めぐまれない大人達
」のレビュー

めぐまれない大人達

宮沢草雨

深掘り不足に加えて、相性良くなかった

ネタバレ
2022年8月9日
このレビューはネタバレを含みます▼ 238ページ。
目次を見て、短編集かなと思って買いましたが、ほぼ丸一冊同一シリーズ作品でした。最後の1作だけ読み切り。
時系列バラバラで進んでいきますが、最初にガッチリ決めてから埋めていくように描いたのではなく、描きながらキャラクターや設定が決まっていったようなところがあり、少しブレがあると思います。
作者さんの溜め込んだ好きなものを吐き出している感はありますが、消化不足な気がします。サブカル系として見るには弱い。あと、作者さんが好きなものが自分の好きなものとズレてた。
おまけ的描き下ろし『プロジェクトM』(主人公の三路とその友達マルちゃんの漫才的コメディー)が一番面白かったです。

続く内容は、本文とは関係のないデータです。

==> src/rtl/serial_word_collector.sv <==
// Collects a registered LSB-first serial bit stream into WIDTH-bit words
// and hands each word to a parallel consumer over a valid/ready handshake.
module serial_word_collector #(
    parameter int WIDTH = 8
) (
    input  logic             clk,
    input  logic             rst_n,
    input  logic             bit_in,
    input  logic             in_valid,
    input  logic             in_start,
    output logic             in_ready,
    output logic [WIDTH-1:0] data_out,
    output logic             out_valid,
    input  logic             out_ready,
    output logic             frame_err,
    output logic             overflow
);

    // state     | meaning
    // S_IDLE    | waiting for a start-qualified bit 0
    // S_COLLECT | partial word in progress, r_cnt bits received
    // S_FULL    | complete word on data_out, waiting for the handshake

    localparam int CW = $clog2(WIDTH + 1);
    localparam logic [CW-1:0] CNT_LAST = CW'(WIDTH - 1);
    localparam logic [CW-1:0] CNT_FULL = CW'(WIDTH);
    localparam logic [CW-1:0] CNT_ONE  = CW'(1);

    typedef enum logic [1:0] {
        S_IDLE    = 2'd0,
        S_COLLECT = 2'd1,
        S_FULL    = 2'd2
    } state_t;

    state_t           r_state;
    logic [CW-1:0]    r_cnt;
    logic [WIDTH-1:0] r_sreg;
    logic [WIDTH-1:0] r_data;
    logic             r_out_valid;
    logic             r_frame_err;
    logic             r_overflow;

    logic [WIDTH-1:0] w_shift;
    logic [WIDTH-1:0] w_load;
    logic             w_start_bit;
    logic             w_data_bit;

    assign w_shift     = {bit_in, r_sreg[WIDTH-1:1]};
    // A new word starts from a cleared register so no stale bits survive.
    assign w_load      = {bit_in, {(WIDTH-1){1'b0}}};
    assign w_start_bit = in_valid & in_start;
    assign w_data_bit  = in_valid & ~in_start;

    assign in_ready  = ~((r_state == S_FULL) & ~out_ready);
    assign data_out  = r_data;
    assign out_valid = r_out_valid;
    assign frame_err = r_frame_err;
    assign overflow  = r_overflow;

    always_ff @(posedge clk) begin
        if (!rst_n) begin
            r_state     <= S_IDLE;
            r_cnt       <= '0;
            r_sreg      <= '0;
            r_data      <= '0;
            r_out_valid <= 1'b0;
            r_frame_err <= 1'b0;
            r_overflow  <= 1'b0;
        end else begin
            r_frame_err <= 1'b0;
            case (r_state)
                S_IDLE: begin
                    if (w_start_bit) begin
                        r_sreg  <= w_load;
                        r_cnt   <= CNT_ONE;
                        r_state <= S_COLLECT;
                    end
                end
                S_COLLECT: begin
                    if (w_start_bit) begin
                        r_sreg      <= w_load;
                        r_cnt       <= CNT_ONE;
                        r_frame_err <= 1'b1;
                    end else if (w_data_bit) begin
                        r_sreg <= w_shift;
                        if (r_cnt == CNT_LAST) begin
                            r_data      <= w_shift;
                            r_out_valid <= 1'b1;
                            r_cnt       <= CNT_FULL;
                            r_state     <= S_FULL;
                        end else begin
                            r_cnt <= r_cnt + CNT_ONE;
                        end
                    end
                end
                S_FULL: begin
                    if (out_ready) begin
                        r_out_valid <= 1'b0;
                        if (w_start_bit) begin
                            r_sreg  <= w_load;
                            r_cnt   <= CNT_ONE;
                            r_state <= S_COLLECT;
                        end else begin
                            r_cnt   <= '0;
                            r_state <= S_IDLE;
                        end
                    end else if (in_valid) begin
                        r_overflow <= 1'b1;
                    end
                end
                default: begin
                    r_state     <= S_IDLE;
                    r_cnt       <= '0;
                    r_out_valid <= 1'b0;
                end
            endcase
        end
    end

endmodule

==> config.mk <==
export PLATFORM = sky130hd
export DESIGN_NAME = serial_word_collector
export DESIGN_NICKNAME = d
export VERILOG_FILES = /design/src/rtl/serial_word_collector.sv
export SDC_FILE = /design/constraint.sdc
export NUM_CORES = 1
export LEC_CHECK = 0
export ABC_CLOCK_PERIOD_IN_PS = 3320
export CORE_MARGIN = 4
export CORE_UTILIZATION = 47
export DETAILED_ROUTE_END_ITERATION = 8
export MAX_ROUTING_LAYER = met4
export PLACE_DENSITY = 0.8
export SETUP_SLACK_MARGIN = 0.2
export SYNTH_ARGS = -nofsm -noshare
export SYNTH_HDL_FRONTEND = slang
export SYNTH_SLANG_ARGS = --single-unit
==> constraint.sdc <==
create_clock -name clk -period 3.32 [get_ports clk]
set_input_delay 0.498 -clock clk [delete_from_list [all_inputs] [get_ports clk]]
set_output_delay 0.498 -clock clk [all_outputs]
set_load 0.005 [all_outputs]
=== Yosys cells after proc, flatten, opt, wreduce, memory -nomap -nowiden ===
Index checks and enable logic that the tools add are counted.

* Output and inout bits: 12
* Input port bits: 6
* Logic and storage cells: 59
* Bits in registers: 25

* Mux-type cells: 25
* $add $sub $neg: 1
* Reductions and logical operators: 9
* Equality and inequality tests: 9
* Bitwise operators: 8

{| class="wikitable"
|+ Operators with widths
! kind !! count
|-
| 2-to-1 mux 8 bit || 4
|-
| case mux 8 bit (3 select lines) || 1
|-
| 2-to-1 mux 4 bit || 5
|-
| case mux 4 bit (3 select lines) || 1
|-
| 2-to-1 mux 2 bit || 5
|-
| != test 2 bit (second input constant) || 5
|-
| AND reduction 5 bit || 2
|-
| AND reduction 3 bit || 3
|-
| 2-to-1 mux 1 bit || 7
|-
| case mux 2 bit (3 select lines) || 1
|-
| inverter 1 bit || 5
|-
| adder 4 x 1 -> 4 bit (second input constant) || 1
|-
| == test 4 x 3 -> 1 bit (second input constant) || 1
|-
| AND reduction 4 bit || 1
|-
| bitwise AND 1 bit || 3
|-
| != test 3 bit (second input constant) || 1
|-
| case mux 1 bit (3 select lines) || 1
|-
| nonzero test 3 bit || 1
|-
| == test 2 x 1 -> 1 bit (second input constant) || 1
|-
| == test 2 bit (second input constant) || 1
|-
| zero test 2 bit || 1
|-
| AND reduction 2 bit || 1
|}

=== Logic depth before layout (Yosys ltp) ===
Gate-level depths: netlist (run 1).

* Depth in word-level cells: 5
* Depth in mapped cells: 6
* Gate-level depth less buffers: 5

=== Least setup slack after synthesis (run 1) ===
Ideal clock, no wire load.

* Path type: input to register
* Start point: in in_start
* End point: reg r_data[5], in the netlist data_out[5]
* Data required time: 3.253 ns
* Path buffers: 2
* Cell stages on the path: 5
* Library setup time: 0.067 ns
* Arrival: 1.426 ns
* Path slack: 1.827 ns
* Cell sequence: buf_2 nor4_4 buf_6 nand3_1 o21ai_2

* Cells in the longest elaborated chain, start to end: 3
* Elaborated cells on any way between the ends: 5
* Those cells by class: bitwise: 4; reduce/logical: 1

{| class="wikitable"
|+ RTL lines
! element !! line !! RTL
|-
| start: declaration || 10 || <nowiki>input logic in_start,</nowiki>
|-
| bitwise AND 1 bit or inverter 1 bit (tied branches) || 51, 52 ||
|-
| inverter 1 bit (no line) or bitwise AND 1 bit (tied branches) || - ||
|-
| AND reduction 4 bit (no line) * || - ||
|-
| end signal: assignment || 87 || <nowiki>r_data <= w_shift;</nowiki>
|-
| end: declaration || 38 || <nowiki>logic [WIDTH-1:0] r_data;</nowiki>
|}

Every way passes the cells marked *; elsewhere a longest branch is shown, timed or not.
A chain may end at the register's enable or synchronous reset.

=== Worst setup path after layout (run 1) ===
* Start point: in out_ready
* End point: out in_ready

* Cells in the longest elaborated chain, start to end: 3

{| class="wikitable"
|+ RTL lines
! element !! line !! RTL
|-
| start: declaration || 14 || <nowiki>input logic out_ready,</nowiki>
|-
| inverter 1 bit (no line) || - ||
|-
| bitwise AND 1 bit || 54 || <nowiki>assign in_ready = ~((r_state == S_FULL) & ~out_ready);</nowiki>
|-
| inverter 1 bit || 54 ||
|-
| end: declaration || 11 || <nowiki>output logic in_ready,</nowiki>
|}

No other way between the ends.

==> results.cfg, run 1 <==
[outcome]
run_status = finished, final reports clean

[die]
chip_height_um = 55.7
die_x_um = 55.7
fp.coreArea_um2 = 2060
ios = 18
placement_rows = 16
starting_density_pct = 51.8
die_area_um2 = 3100

[clock_network]
tritoncts = built
clk_transition_reported_paths_ns = 0.13
post_cts_resize_count = 0
clock_tree.root_cell = clkbuf_4
h-tree-depth = 1
cts_hold_repair.buffers = 0
clock_insertion_delay_worst_skew_ns = 0.31
numCtsBuffers = 3
post_cts.repair.setup_buffers = 0
clock_sinks = 24
clock_path_buffers = 2

[logic_synthesis]
ys_types = 28
avg_synthesized_cell_area_um2 = 8.34
synthArstFlopShare_pct = 0
synth_top_area_cell = dfxtp_1
yosys_most_used_dff = dfxtp_1
ys_seq_elements = 24
synth_area_um2 = 1070
net_count_after_synthesis = 135
synth_enable_flop_cells = 0
yosysMostFrequentCell = dfxtp_1
ys_seq_area_share_pct = 45.0
synth_instances = 128
synth_commonest_cells = dfxtp_1, nand2_1, nand3_1, o21ai_0, a21boi_0
total_number_of_yosys_warnings = 0
synth.top_cells.by_area = dfxtp_1, nand3_1, nand2_1, o21ai_0, a21boi_0
yosysTopAreaCellShare_pct = 45.0

[sta]
layout_min_cycle_time_ns = 2.20
timing.setup.tns_ns = 0
grt_setup_unrepaired = false
finalSetupViolCount = 0
slew_at_the_pin_closest_to_its_max_slew_limit_ns = 1.02
maxSlewViolCount = 0
finalClockSkew_ns = 0.00907
relSlewSlack_pct = 31.5
final-hold-violation-count = 0
final_min_period_over_clock_period_pct = 66.2
timing.fmax_ghz = 0.455

[detailed_routing]
dr.pass1.iters = 4
wire_per_inst_um = 12.3
routed_wl_um = 2070
number_of_antenna_violating_nets_in_the_routed_design = 0
detail_route.vias_per_cell = 5.40
drc = 0
detailedRoute.firstIterationViolations = 17
detailroute.via_count = 907

[placement]
globalplace.congestion = 0.767
place.detailed.hpwl_um = 1470
portBuffers = 17

[setup_path]
timing_worst_setup_path_type = in -> out
worst-endpoint-required_ns = 2.82
crit_path_capture_type = output pin
critical_path_arrival_ns = 1.70
worst-path-max-fanout = 5
critical_path.startpoint_type = input pin
startpoint = out_ready
regToRegStartpoint = r_cnt[0]$_SDFFE_PN0P_

[global_route]
gr-total-overflow = 0
globalRouteTotalUtil_pct = 14.1
grt_start_max_net_pins = 36
number_of_global_route_vias_before_repair = 835
grt_pass1_wl_um = 3550
antenna_found_initial = 0

[cells_and_area]
nFillCells = 189
final_layout_size_suffix_gt1_share_pct = 7.80
finish.utilization_pct = 61.3
insertedDiodeCount = 0
area_delta_synth_final_pct = 18.5
nNetsFinal = 149

[pwr]
static-leakage-power_nw = 0.409
power_per_cell_area_nw_per_um2 = 382
vdd.ir_drop.worst_mv = 0.258
power.total_w = 0.000483

[run]
max_cap_violations = 0

[hold_path]
hold_path.startpoint = data_out[2]$_SDFFE_PN0P_
hp_class = reg -> reg
[worst paths after layout]
check | endpoint | slack, ns | cells after the start
worst max-delay path | in_ready | 1.12 | 4
worst min-delay path | data_out[2]$_SDFFE_PN0P_ | 0.47 | 2
worst max register to register | data_out[5]$_SDFFE_PN0P_ | 1.52 | 5
worst min register to register | data_out[2]$_SDFFE_PN0P_ | 0.47 | 2
[per-layer routing]
layer | global-route usage (%) | up-vias | part of all wire (%)
li1 | - | 473 | -
met4 | 6.25 | 0 | 0.87
met3 | 2.32 | 4 | 3.7
met5 | - | - | 0
met1 | 16.9 | 414 | 47
met2 | 23.0 | 16 | 48
[placed cells by master, fill, tap and decap left out]
master,instances
nor3_1,1
o22ai_1,2
mux2_2,1
ha_1,1
a311oi_1,1
a21o_1,1
a21oi_1,4
clkbuf_4,3
nor4_4,1
nand3_1,19
nor2b_1,4
a21boi_1,1
inv_1,3
and2_1,1
nand2b_1,2
nand2_1,21
a21boi_0,7
clkbuf_8,1
o21ai_0,13
a31oi_1,1
a21oi_2,2
clkdlybuf4s50_1,17
dfxtp_1,24
nand2b_4,1
nand4_1,2
nor2_1,4
o32ai_1,1
o21ai_2,2
[metrics by stage]
step	hold WS (ns)	worst slack (ns)	cells	instance area, um^2
global route	0.487	1.07	168	1260
global placement	0.447	1.00	164	1230
detailed placement	0.450	0.944	164	1230
CTS	0.474	1.13	168	1260
floorplan	0.441	1.83	128	1070
finish	0.471	1.12	168	1260
[cells by family after synthesis]
family	count (synthesis)	synth area share, %
and+or+nand+nor	56	26.7
muxes	1	1.06
adders and majority gates	1	1.17
DFF	24	45.0
AOI/OAI and AO/OA	35	21.0
buffers and inverters	11	5.04
[final cells by class]
class	count	area (um^2)	area share (%)
multi-input cells	93	533	42.1
inverters	3	11.3	0.890
flip-flops and latches	24	480	38.0
clock buffers	4	36.3	2.87
well taps	27	33.8	2.67
repair buffers	17	170	13.5
[report_power, final]
group	internal [W]	total [W]	switching, W
Clock	0.0000670	0.000150	0.0000832
Combinational	0.0000148	0.0000375	0.0000228
Sequential	0.000291	0.000295	0.00000414
[sequential cells by signal, indices dropped and copies added (netlist names)]
name	flops
data_out	8
frame_err	1
r_sreg	7
r_cnt	4
overflow	1
out_valid	1
r_state	2
[critical path, cell delays in order]
cell             delay (ns)
clkdlybuf4s50_1        0.53
nor2_1                 0.09
nand2_1                0.08
clkdlybuf4s50_1        0.49
Note: power is estimated with default switching activity, not from simulation.
==> run 2: changes to the inputs <==
- ABC_CLOCK_PERIOD_IN_PS: 3320 -> 2000
- CORE_UTILIZATION: 47 -> 46
- PLACE_DENSITY: 0.8 -> 0.81
- clock period: 3.32 -> 2 ns (I/O delays scaled with it)
==> results.cfg, run 2 (synthesis results as in run 1) <==
[run]
max_cap_violations = 0

[pwr]
power_per_cell_area_nw_per_um2 = 588
vdd.ir_drop.worst_mv = 0.447
static-leakage-power_nw = 0.419
power.total_w = 0.000752

[die]
starting_density_pct = 48.2
die_area_um2 = 3160
placement_rows = 17
chip_height_um = 56.2
fp.coreArea_um2 = 2210
die_x_um = 56.2
ios = 18

[sta]
finalClockSkew_ns = 0.00204
maxSlewViolCount = 0
slew_at_the_pin_closest_to_its_max_slew_limit_ns = 0.428
grt_setup_unrepaired = false
relSlewSlack_pct = 71.4
timing.setup.tns_ns = 0
layout_min_cycle_time_ns = 1.68
final_min_period_over_clock_period_pct = 83.9
final-hold-violation-count = 0
finalSetupViolCount = 0
timing.fmax_ghz = 0.596

[global_route]
gr-total-overflow = 0
grt_pass1_wl_um = 3730
grt_start_max_net_pins = 36
number_of_global_route_vias_before_repair = 910
antenna_found_initial = 0
globalRouteTotalUtil_pct = 14.8

[setup_path]
worst-endpoint-required_ns = 1.70
critical_path.startpoint_type = flip-flop
crit_path_capture_type = output pin
timing.reg2reg.worst_path_depth = 4
timing_worst_setup_path_type = reg -> out
critical_path_arrival_ns = 1.38
worst-path-max-fanout = 8

[cells_and_area]
multi_input_area_um2 = 536
area_delta_synth_final_pct = 19.7
final_layout_size_suffix_gt1_share_pct = 10.5
largest_register_ff_count = 8
most_common_cell_after_layout_fill_and_taps_aside = dfxtp_1
area.sequential_um2 = 482
insertedDiodeCount = 0
layout.cells.most_common_list = dfxtp_1, nand2_1, nand3_1
nNetsFinal = 152
nFillCells = 209

[clock_network]
clk_transition_reported_paths_ns = 0.12
post_cts.repair.setup_buffers = 0
numCtsBuffers = 3
clock_sinks = 24
tritoncts = built
h-tree-depth = 1
clock_insertion_delay_worst_skew_ns = 0.30
clock_tree.root_cell = clkbuf_4
clock_path_buffers = 2

[detailed_routing]
detailedRoute.firstIterationViolations = 43
wire_per_inst_um = 12.2
number_of_antenna_violating_nets_in_the_routed_design = 0
drc = 0
routed_wl_um = 2090
detail_route.vias_per_cell = 5.53
dr.pass1.iters = 4
detailroute.via_count = 945

[placement]
portBuffers = 17
globalplace.congestion = 0.748
place.detailed.hpwl_um = 1450

[hold_path]
hp_class = reg -> reg
min_path_cells = 2

[outcome]
run_status = finished, final reports clean
-- run 2: changes by cell type in the layout (fill, tap and decap cells not counted), sizes merged --
cell / before / now
buf: 0 / 3
clkbuf: 4 / 3
dlygate4sd2: 0 / 1
clkdlybuf4s50: 17 / 16
-- run 2: repair_timing --
| item | CTS | global route |
|---|---|---|
| hold buffers | 0 | 0 |
| endpoints found under the setup margin | 1 | 1 |
| resized for setup | 2 | 1 |
| cloned | 0 | 0 |
| pin swaps | 0 | 0 |
-- run 2: final timing paths --
check	start	end	slack (ns)
max reg2reg	r_state[1]$_SDFFE_PN0P_	r_cnt[2]$_SDFFE_PN0P_	0.42
min reg2reg	data_out[7]$_SDFFE_PN0P_	data_out[7]$_SDFFE_PN0P_	0.46
min	data_out[7]$_SDFFE_PN0P_	data_out[7]$_SDFFE_PN0P_	0.46
max	r_state[0]$_SDFFE_PN0P_	in_ready	0.32
-- run 2: routing by layer --
metal | up-vias | GRT usage, % | share of wire [%]
li1 | 479 | - | -
met5 | - | - | 0
met4 | 0 | 7.12 | 2.9
met1 | 431 | 17.1 | 47
met3 | 8 | 2.78 | 4.3
met2 | 27 | 24.4 | 46
-- run 2: metrics by stage --
step	worst slack (ns)	util, %	cell area, um^2	hold slack [ns]	std cells
global placement	0.179	56.6	1250	0.447	168
detailed placement	0.123	56.6	1250	0.453	168
global route	0.215	57.7	1280	0.497	171
floorplan	0.603	-	1070	0.430	128
CTS	0.290	57.6	1270	0.470	171
finish	0.322	57.7	1280	0.465	171
-- run 2: layout make-up --
type                       instances  area share, %
inverter                           3          0.881
multi-input combinational         93           41.9
sequential                        24           37.7
tap                               28           2.74
clock buffer                       3           1.76
timing repair buffer              20           15.0
-- run 2: report_power, final --
part	total (W)	switching (W)	internal (W)
clock network	0.000197	0.000126	0.0000701
registers	0.000490	0.00000735	0.000483
logic	0.0000646	0.0000383	0.0000262
total	0.000752	0.000172	0.000579
-- run 2: worst max-delay path, cell delays in order, from the launching register on --
cell	delay, ns
dfxtp_2	0.44
nor2_2	0.08
nand2_1	0.07
clkdlybuf4s50_1	0.50
==> run 3: changes to the inputs <==
- ABC_CLOCK_PERIOD_IN_PS: 2000 -> 1600
- CORE_UTILIZATION: 46 -> 47
- PLACE_DENSITY: 0.81 -> 0.8
- clock period: 2 -> 1.6 ns (I/O delays scaled with it)
==> results.cfg, run 3 (synthesis results as in run 1) <==
[hold_path]
hold_path.startpoint = in_start
hp_class = in -> reg
min_path_cells = 3

[pwr]
static-leakage-power_nw = 0.601
intPower_w = 0.000910
power.combinational.fraction_pct = 9.8
switching_share_of_total_power_pct = 21.7
net_switching_power_w = 0.000252
power.total_w = 0.00116
p_clk_share_pct = 37.9
vdd.ir_drop.worst_mv = 0.520
share_seq_of_total_power_pct = 52.3
power_per_cell_area_nw_per_um2 = 798

[setup_path]
startpoint = out_ready
timing.reg2reg.worst_path_depth = 6
crit_path_capture_type = flip-flop
timing_worst_setup_path_type = in -> reg
worst-path-max-fanout = 6
critical_path.startpoint_type = input pin
regToRegStartpoint = r_state[0]$_SDFFE_PN0P_
critical_path_arrival_ns = 1.70
worst-endpoint-required_ns = 1.85

[clock_network]
clock_insertion_delay_worst_skew_ns = 0.31
h-tree-depth = 1
cts_hold_repair.buffers = 0
clk_transition_reported_paths_ns = 0.14
clock_path_buffers = 2
clock_tree.root_cell = clkbuf_4
clock_sinks = 24
tritoncts = built
numCtsBuffers = 3

[detailed_routing]
detailroute.via_count = 987
wire_per_inst_um = 13.7
routed_wl_um = 2530
dr.pass1.iters = 4
number_of_antenna_violating_nets_in_the_routed_design = 0
detail_route.vias_per_cell = 5.36
detailedRoute.firstIterationViolations = 28
drc = 0

[die]
placement_rows = 16
chip_height_um = 55.7
fp.coreArea_um2 = 2060
die_area_um2 = 3100
die_x_um = 55.7
ios = 18
starting_density_pct = 51.8

[global_route]
globalRouteTotalUtil_pct = 17.0
grtUsageMet1_pct = 19.1
gr-total-overflow = 0
grt-busiest-layer = met2
gr-usage-met2_pct = 29.1
antenna_found_initial = 0
number_of_global_route_vias_before_repair = 998
grt.met3_usage_pct = 2.32
grt_start_max_net_pins = 36
grt_pass1_wl_um = 4240

[sta]
final_min_period_over_clock_period_pct = 90.4
relSlewSlack_pct = 78.9
layout_min_cycle_time_ns = 1.45
maxSlewViolCount = 0
timing.fmax_ghz = 0.691
slew_at_the_pin_closest_to_its_max_slew_limit_ns = 0.315
finalClockSkew_ns = 0.00222
final-hold-violation-count = 0
grt_setup_unrepaired = true
timing.setup.tns_ns = 0
finalSetupViolCount = 0

[placement]
place.detailed.hpwl_um = 1580
portBuffers = 17
globalplace.congestion = 0.781

[cells_and_area]
area_delta_synth_final_pct = 36.5
largest_register_ff_count = 8
most_common_cell_after_layout_fill_and_taps_aside = nand2_1
final_layout_size_suffix_gt1_share_pct = 27.4
nNetsFinal = 165
layout.cells.most_common_list = nand2_1, nand3_1, buf_4
insertedDiodeCount = 0

[outcome]
run_status = finished, final reports clean

[run]
max_cap_violations = 0
==> run 3: critical path: stages <==
cell and delay, ns:
clkdlybuf4s50_1 0.46, buf_4 0.17, mux2_2 0.28, o22ai_1 0.16
buf_4 0.17, nand2_1 0.05, a21boi_0 0.16
==> run 3: through the flow <==
stage	instances	area [um^2]	utilization, %	setup WS [ns]	hold WS [ns]
global route	184	1460	70.6	0.125	0.449
global placement	172	1310	63.7	-0.0353	0.446
floorplan	128	1070	-	0.203	0.370
CTS	178	1390	67.5	0.197	0.467
detailed placement	172	1310	63.7	-0.145	0.455
finish	184	1460	70.6	0.153	0.403
==> run 3: layout make-up <==
class | count | area [um^2]
Fill cell | 182 | 606
Clock inverter | 1 | 30.0
Inverter | 3 | 11.3
Sequential cell | 24 | 505
Timing Repair Buffer | 33 | 310
Multi-Input combinational cell | 93 | 543
Tap cell | 27 | 33.8
Clock buffer | 3 | 22.5
==> run 3: power groups by stage <==
stage | Clock [W] | Sequential (W) | Combinational, W
floorplan | 0 | 0.000624 | 0.0000558
global placement | 0 | 0.000625 | 0.0000938
detailed placement | 0 | 0.000625 | 0.0000957
CTS | 0.000443 | 0.000609 | 0.000106
global route | 0.000478 | 0.000609 | 0.000124
finish | 0.000440 | 0.000608 | 0.000114
==> run 3: timing repair <==
item / CTS / global route
setup endpoints to repair: 23 / 23
pin swaps: 0 / 1
gates resized for setup: 27 / 9
buffers inserted: 2 / 6
==> run 3: path summary, 6_finish.rpt <==
kind,endpoint,slack [ns]
hold reg to reg,data_out[0]$_SDFFE_PN0P_,0.46
hold / removal,r_cnt[0]$_SDFFE_PN0P_,0.40
setup reg to reg,r_sreg[2]$_SDFFE_PN0P_,0.19
setup / recovery,r_cnt[2]$_SDFFE_PN0P_,0.15
==> run 3: routing by layer <==
metal	up-vias	share of wire, %
met5	-	0
met1	461	44
met2	16	52
li1	506	-
met4	0	1.5
met3	4	1.8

同録の『海辺にて物思ふ』(17ページ)は、2030年が舞台の、「作品発表当時のBL主役カップルの老後」を描いたもの。ほぼ頭身の小さいデフォルメ絵です。Oちゃんの性格がイラついちゃってダメでした。40年も連れ添ってて「ノンケから転ばされた」って責任を相手に押し付けるとか、あれだけ愛されてるとわかったのに「幸せだ」じゃなくて「皆なんとか生きてる」とか、そりゃないよ……。ちょっと変わった描いてみたかったものをそのまま描いてみた、という印象で、深掘り不足。